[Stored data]

<<<<

## config.mk

```make
export PLATFORM = sky130hd
export DESIGN_NAME = sysctl_irq_timer
export DESIGN_NICKNAME = d
export VERILOG_FILES = /design/src/rtl/sct_pkg.sv /design/src/rtl/sct_prescaler.sv /design/src/rtl/sct_interval_timer.sv /design/src/rtl/sct_reg_file.sv /design/src/rtl/sysctl_irq_timer.sv
export SDC_FILE = /design/constraint.sdc
export NUM_CORES = 1
export LEC_CHECK = 0
export ABC_AREA = 1
export BUFFER_PORTS_ARGS = -buffer_cell sky130_fd_sc_hd__buf_2
export CAP_MARGIN = 15
export CORE_UTILIZATION = 35
export DETAILED_ROUTE_END_ITERATION = 10
export PLACE_DENSITY_LB_ADDON = 0.12
export SLEW_MARGIN = 20
export SYNTH_ARGS = -nofsm -noshare
export SYNTH_HDL_FRONTEND = slang
export SYNTH_SLANG_ARGS = --single-unit
```

## constraint.sdc

```tcl
create_clock -name clk -period 1.99 [get_ports clk]
set_input_delay 0.2985 -clock clk [delete_from_list [all_inputs] [get_ports clk]]
set_output_delay 0.2985 -clock clk [all_outputs]
set_load 0.05 [all_outputs]
```

## src/rtl/sct_pkg.sv

```systemverilog
// Package: shared constants for the system-controller timer block.
// Holds the word indices of the register window and the fixed
// local-bus status code. Assumes a 32-bit word-addressed register bus.
package sct_pkg;
    localparam int unsigned SCT_DATA_W   = 32;
    localparam int unsigned SCT_WIN_BYTES = 4096;

    // Word indices (byte offset / 4); software depends on these.
    localparam int unsigned W_CONFIG  = 0;
    localparam int unsigned W_ST_LB   = 1;
    localparam int unsigned W_ST_PCI  = 2;
    localparam int unsigned W_ST_TMR  = 3;
    localparam int unsigned W_ST_IPI  = 4;
    localparam int unsigned W_CPU_ID  = 5;
    localparam int unsigned W_MASK    = 6;
    localparam int unsigned W_TMR_VAL = 7;

    // Encoded level returned for a pending local-bus interrupt.
    localparam logic [SCT_DATA_W-1:0] LB_LEVEL_CODE = 32'((8 + 1) << 2);

    typedef enum logic [3:0] {
        SEL_NONE, SEL_CONFIG, SEL_ST_LB, SEL_ST_PCI, SEL_ST_TMR,
        SEL_ST_IPI, SEL_CPU_ID, SEL_MASK, SEL_TMR_VAL
    } reg_sel_e;
endpackage

```

## src/rtl/sct_prescaler.sv

```systemverilog
// Module: sct_prescaler
// Emits a one-cycle tick every 2^TICK_SHIFT clock cycles. The counter
// is free running from reset. TICK_SHIFT of 0 gives a tick every cycle.
module sct_prescaler #(
    parameter int unsigned TICK_SHIFT = 14
) (
    input  logic clk,
    input  logic rst_n,
    output logic tick
);
    generate
        if (TICK_SHIFT == 0) begin : g_every_cycle
            assign tick = rst_n;
        end else begin : g_divider
            logic [TICK_SHIFT-1:0] div_q;

            // Free-running divider counter.
            always_ff @(posedge clk) begin
                if (!rst_n) div_q <= '0;
                else        div_q <= div_q + 1'b1;
            end

            assign tick = &div_q;

            // A tick never lasts two cycles.
            assert_tick_single_R2: assert property (@(posedge clk) disable iff (!rst_n)
                tick |=> !tick);
        end
    endgenerate
endmodule

```

## src/rtl/sct_interval_timer.sv

```systemverilog
// Module: sct_interval_timer
// Holds the reload register and the live down-counter, plus the latched
// timer interrupt. Assumes load and ack are single-cycle strobes from the
// register decoder. Priority is load, then ack, then tick.
module sct_interval_timer #(
    parameter int unsigned DATA_W = 32
) (
    input  logic              clk,
    input  logic              rst_n,
    input  logic              tick,
    input  logic              gate_en,
    input  logic              load_we,
    input  logic [DATA_W-1:0] load_val,
    input  logic              ack,
    output logic [DATA_W-1:0] reload_q,
    output logic              irq_q
);
    logic [DATA_W-1:0] count_q;
    logic              dec_en;
    logic              hits_zero;

    // Decide whether this cycle performs a countdown step.
    always_comb begin
        dec_en    = tick && gate_en && !load_we && !ack
                    && ($signed(reload_q) > 0) && ($signed(count_q) > 0);
        hits_zero = dec_en && (count_q == DATA_W'(1));
    end

    // Reload register: written only by the bus.
    always_ff @(posedge clk) begin
        if (!rst_n)       reload_q <= '0;
        else if (load_we) reload_q <= load_val;
    end

    // Live counter: load, reload on ack, or one step per tick.
    always_ff @(posedge clk) begin
        if (!rst_n)       count_q <= '0;
        else if (load_we) count_q <= load_val;
        else if (ack)     count_q <= reload_q;
        else if (dec_en)  count_q <= count_q - 1'b1;
    end

    // Interrupt latch: set on expiry, cleared only by acknowledge.
    always_ff @(posedge clk) begin
        if (!rst_n)         irq_q <= 1'b0;
        else if (ack)       irq_q <= 1'b0;
        else if (hits_zero) irq_q <= 1'b1;
    end

    assert_irq_hold_R5: assert property (@(posedge clk) disable iff (!rst_n)
        irq_q && !ack |=> irq_q);
    assert_ack_clears_R5: assert property (@(posedge clk) disable iff (!rst_n)
        ack |=> !irq_q);
    assert_gate_freeze_R3: assert property (@(posedge clk) disable iff (!rst_n)
        !gate_en && !load_we && !ack |=> $stable(count_q));
    assert_load_both_R4: assert property (@(posedge clk) disable iff (!rst_n)
        load_we |=> (count_q == reload_q));
endmodule

```

## src/rtl/sct_reg_file.sv

```systemverilog
// Module: sct_reg_file
// Decodes the register window and holds the mask, the inter-processor
// pending flag and the local-bus flag. Produces timer load and ack strobes
// and registered read data. Assumes rd and wr target different registers
// when both are active.
module sct_reg_file
    import sct_pkg::*;
#(
    parameter int unsigned ADDR_W = 12,
    parameter int unsigned DATA_W = 32
) (
    input  logic              clk,
    input  logic              rst_n,
    input  logic [ADDR_W-1:0] bus_addr,
    input  logic              bus_wr_en,
    input  logic [DATA_W-1:0] bus_wdata,
    input  logic              bus_rd_en,
    output logic [DATA_W-1:0] bus_rdata,
    input  logic [DATA_W-1:0] cpu_id,
    input  logic              lb_irq_in,
    input  logic              ipi_req,
    input  logic [DATA_W-1:0] tmr_reload,
    output logic              tmr_load_we,
    output logic              tmr_ack,
    output logic              gate_en,
    output logic              irq_lb,
    output logic              irq_ipi
);
    localparam int unsigned IDX_W = ADDR_W - 2;

    logic [IDX_W-1:0]  word_idx;
    reg_sel_e          sel;
    logic [DATA_W-1:0] mask_q;
    logic [DATA_W-1:0] rd_mux;
    logic              ipi_ack;

    assign word_idx = bus_addr[ADDR_W-1:2];

    // Map the word index to a register selector.
    always_comb begin
        unique case (word_idx)
            IDX_W'(W_CONFIG):  sel = SEL_CONFIG;
            IDX_W'(W_ST_LB):   sel = SEL_ST_LB;
            IDX_W'(W_ST_PCI):  sel = SEL_ST_PCI;
            IDX_W'(W_ST_TMR):  sel = SEL_ST_TMR;
            IDX_W'(W_ST_IPI):  sel = SEL_ST_IPI;
            IDX_W'(W_CPU_ID):  sel = SEL_CPU_ID;
            IDX_W'(W_MASK):    sel = SEL_MASK;
            IDX_W'(W_TMR_VAL): sel = SEL_TMR_VAL;
            default:           sel = SEL_NONE;
        endcase
    end

    // Side-effect strobes for the timer and inter-processor flag.
    always_comb begin
        tmr_load_we = bus_wr_en && (sel == SEL_TMR_VAL);
        tmr_ack     = bus_rd_en && (sel == SEL_ST_TMR);
        ipi_ack     = bus_rd_en && (sel == SEL_ST_IPI);
        gate_en     = (mask_q != '0);
    end

    // Mask register: the only plain read/write storage.
    always_ff @(posedge clk) begin
        if (!rst_n)                             mask_q <= '0;
        else if (bus_wr_en && sel == SEL_MASK)  mask_q <= bus_wdata;
    end

    // Inter-processor pending flag: a request wins over a same-cycle ack.
    always_ff @(posedge clk) begin
        if (!rst_n)       irq_ipi <= 1'b0;
        else if (ipi_req) irq_ipi <= 1'b1;
        else if (ipi_ack) irq_ipi <= 1'b0;
    end

    // Local-bus interrupt output: registered copy of the pending input.
    always_ff @(posedge clk) begin
        if (!rst_n) irq_lb <= 1'b0;
        else        irq_lb <= lb_irq_in;
    end

    // Read multiplexer over all selectors.
    always_comb begin
        unique case (sel)
            SEL_ST_LB:   rd_mux = lb_irq_in ? LB_LEVEL_CODE : '0;
            SEL_CPU_ID:  rd_mux = cpu_id;
            SEL_MASK:    rd_mux = mask_q;
            SEL_TMR_VAL: rd_mux = tmr_reload;
            default:     rd_mux = '0;
        endcase
    end

    // Registered read data, zero in cycles that follow no read.
    always_ff @(posedge clk) begin
        if (!rst_n)         bus_rdata <= '0;
        else if (bus_rd_en) bus_rdata <= rd_mux;
        else                bus_rdata <= '0;
    end

    assert_rdata_idle_R9: assert property (@(posedge clk) disable iff (!rst_n)
        !bus_rd_en |=> (bus_rdata == '0));
    assert_ipi_clear_R7: assert property (@(posedge clk) disable iff (!rst_n)
        ipi_ack && !ipi_req |=> !irq_ipi);
    assert_ipi_set_R7: assert property (@(posedge clk) disable iff (!rst_n)
        ipi_req |=> irq_ipi);
endmodule

```

## src/rtl/sysctl_irq_timer.sv

```systemverilog
// Module: sysctl_irq_timer
// Top of the system-controller interval timer and interrupt status block.
// Wires the prescaler, the interval timer and the register file together.
// Assumes a single clock domain and synchronous active-low reset.
module sysctl_irq_timer #(
    parameter int unsigned ADDR_W     = 12,
    parameter int unsigned DATA_W     = 32,
    parameter int unsigned TICK_SHIFT = 14
) (
    input  logic              clk,
    input  logic              rst_n,
    input  logic [ADDR_W-1:0] bus_addr,
    input  logic              bus_wr_en,
    input  logic [DATA_W-1:0] bus_wdata,
    input  logic              bus_rd_en,
    output logic [DATA_W-1:0] bus_rdata,
    input  logic [DATA_W-1:0] cpu_id,
    input  logic              lb_irq_in,
    input  logic              ipi_req,
    output logic              irq_timer,
    output logic              irq_lb,
    output logic              irq_ipi
);
    logic              tick;
    logic              gate_en;
    logic              tmr_load_we;
    logic              tmr_ack;
    logic [DATA_W-1:0] tmr_reload;

    sct_prescaler #(.TICK_SHIFT(TICK_SHIFT)) u_prescaler (
        .clk  (clk),
        .rst_n(rst_n),
        .tick (tick)
    );

    sct_interval_timer #(.DATA_W(DATA_W)) u_timer (
        .clk     (clk),
        .rst_n   (rst_n),
        .tick    (tick),
        .gate_en (gate_en),
        .load_we (tmr_load_we),
        .load_val(bus_wdata),
        .ack     (tmr_ack),
        .reload_q(tmr_reload),
        .irq_q   (irq_timer)
    );

    sct_reg_file #(.ADDR_W(ADDR_W), .DATA_W(DATA_W)) u_regs (
        .clk        (clk),
        .rst_n      (rst_n),
        .bus_addr   (bus_addr),
        .bus_wr_en  (bus_wr_en),
        .bus_wdata  (bus_wdata),
        .bus_rd_en  (bus_rd_en),
        .bus_rdata  (bus_rdata),
        .cpu_id     (cpu_id),
        .lb_irq_in  (lb_irq_in),
        .ipi_req    (ipi_req),
        .tmr_reload (tmr_reload),
        .tmr_load_we(tmr_load_we),
        .tmr_ack    (tmr_ack),
        .gate_en    (gate_en),
        .irq_lb     (irq_lb),
        .irq_ipi    (irq_ipi)
    );

    assert_outputs_reset_R1: assert property (@(posedge clk)
        !rst_n |=> (!irq_timer && !irq_lb && !irq_ipi && bus_rdata == '0));
endmodule

```

==> flow_metrics.env <==
export IMPL_hp_class="input pin to register"
export IMPL_path_max_fanout=14
export IMPL_ctsHtreeMaxLevel=4
export IMPL_yosys_area_share_simple_pct=38.8
export IMPL_hpwl_um=19500
export IMPL_drive_gt1_share_pct=20.3
export IMPL_rrSetupSlack_ns=0.11
export IMPL_cp_cell_sequence="nor2_2 -> nand2_1 -> nor2_2 -> nand4_1 -> nor3_4 -> o21ai_4 -> buf_12 -> clkbuf_16 -> o21bai_1 -> nor2_1"
export IMPL_fin_util_pct=45.5
export IMPL_nNetsFinal=1414
export IMPL_r2r_start="u_timer.count_q[9]"
export IMPL_routed_via_density=4.92
export IMPL_synthCells=1172
export IMPL_start_util_pct=35.9
export IMPL_stdcell_area_mm2=0.00959
export IMPL_routed_wl_um=25500
export IMPL_outcome="completed"
export IMPL_fin_skew_ns=0.0112
export IMPL_yosysWarnings=0
export IMPL_cp_common_cell="nor2_2"
export IMPL_peakVddDrop_mv=0.577
export IMPL_place_congestion=0.897
export IMPL_powerDensity_mw_per_mm2=670
export IMPL_fill_cells=2284
export IMPL_holdBufCountCts=0
export IMPL_setup_viol=0
export IMPL_worstPathRequired_ns=2.32
export IMPL_slew_headroom_pct=72.1
export IMPL_rsz0062_at_grt="no"
export IMPL_die_w_um=149
export IMPL_antenna_left=0
export IMPL_crit_slowest_cell="dfxtp_1"
export IMPL_arrival_ns=2.21
export IMPL_muxShareOfSynthArea_pct=0
export IMPL_vias=7941
export IMPL_max_freq_ghz=0.531
export IMPL_drt_iter0_drc=591
export IMPL_max_stage_delay_ns=0.35
export IMPL_cts_tree="built"
export IMPL_crit_start="u_timer.count_q[9]"
export IMPL_synth_compound_area_share_pct=12.6
export IMPL_ctsLongestPathBuffers=2
export IMPL_worstMarginPinSlew_ns=0.417
export IMPL_n_antenna_cell=0
export IMPL_grt_pass1_wl_um=39200
export IMPL_final_cell_mix="nand2_1 (318), nor2_1 (207), dfxtp_1 (144), buf_2 (115), inv_1 (84)"
export IMPL_core_region_area_mm2=0.0211
export IMPL_drtPass1Iterations=5
export IMPL_syn_cell_area_mm2=0.00756
export IMPL_fin_crit_ns=1.88
export IMPL_critPathLaunchType="register"
export IMPL_grt_usage_pct=23.1
export IMPL_path_class="register to register"
export IMPL_hold_violations=0
export IMPL_io_pins=117
export IMPL_antenna_found_initial=0
export IMPL_cap_violations=0
export IMPL_clk_latency_ns=0.43
export IMPL_grt_pass1_vias=7208
export IMPL_period_share_pct=94.7
export IMPL_leakagePower_nw=4.48
export IMPL_ys_seq_area_share_pct=38.4
export IMPL_r2r_cells=10
export IMPL_synthAdderAreaFrac_pct=0.993
export IMPL_syn_num_nets=1260
export IMPL_grt_max_degree=55
export IMPL_final_common_cell="nand2_1"
export IMPL_crit_family="simple AND/OR/NAND/NOR gates"
export IMPL_avgSynthCellArea_um2=6.45
export IMPL_critPathCaptureType="register"
export IMPL_die_h_um=149
export IMPL_area_growth_pct=26.8
export IMPL_slew_violations=0
export IMPL_clk_pin_slew_ns=0.07
export IMPL_cp_num_buf_inv=2
export IMPL_synthXorXnorAreaFrac_pct=1.16
export IMPL_reg2reg_to="u_timer.count_q[6]"
export IMPL_synth_top_family_by_area="simple AND/OR/NAND/NOR gates"
export IMPL_clockRootBuffer="clkbuf_16"
export IMPL_ys_types=38
export IMPL_dieArea_mm2=0.0222
export IMPL_gr_total_overflow=0
export IMPL_wl_per_cell_um=15.8
export IMPL_cp_depth=10
export IMPL_crit_end="u_timer.count_q[6]"
export IMPL_numCtsBuffers=17
export IMPL_ys_ff_latch=145
export IMPL_place_port_buffers=114
export IMPL_clock_sinks=145
export IMPL_place_area_mm2=0.00886
export IMPL_drc=0
export IMPL_finalHoldWorstSlack_ns=0.0773
export IMPL_rows=53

>>>>

Activity » Extract exactly and only the lines above from the line containing "export IMPL_stdcell_area_mm2=0.00959" through the line containing "export IMPL_hold_violations=0", both end lines included.

Solution for this problem »
export IMPL_stdcell_area_mm2=0.00959
export IMPL_routed_wl_um=25500
export IMPL_outcome="completed"
export IMPL_fin_skew_ns=0.0112
export IMPL_yosysWarnings=0
export IMPL_cp_common_cell="nor2_2"
export IMPL_peakVddDrop_mv=0.577
export IMPL_place_congestion=0.897
export IMPL_powerDensity_mw_per_mm2=670
export IMPL_fill_cells=2284
export IMPL_holdBufCountCts=0
export IMPL_setup_viol=0
export IMPL_worstPathRequired_ns=2.32
export IMPL_slew_headroom_pct=72.1
export IMPL_rsz0062_at_grt="no"
export IMPL_die_w_um=149
export IMPL_antenna_left=0
export IMPL_crit_slowest_cell="dfxtp_1"
export IMPL_arrival_ns=2.21
export IMPL_muxShareOfSynthArea_pct=0
export IMPL_vias=7941
export IMPL_max_freq_ghz=0.531
export IMPL_drt_iter0_drc=591
export IMPL_max_stage_delay_ns=0.35
export IMPL_cts_tree="built"
export IMPL_crit_start="u_timer.count_q[9]"
export IMPL_synth_compound_area_share_pct=12.6
export IMPL_ctsLongestPathBuffers=2
export IMPL_worstMarginPinSlew_ns=0.417
export IMPL_n_antenna_cell=0
export IMPL_grt_pass1_wl_um=39200
export IMPL_final_cell_mix="nand2_1 (318), nor2_1 (207), dfxtp_1 (144), buf_2 (115), inv_1 (84)"
export IMPL_core_region_area_mm2=0.0211
export IMPL_drtPass1Iterations=5
export IMPL_syn_cell_area_mm2=0.00756
export IMPL_fin_crit_ns=1.88
export IMPL_critPathLaunchType="register"
export IMPL_grt_usage_pct=23.1
export IMPL_path_class="register to register"
export IMPL_hold_violations=0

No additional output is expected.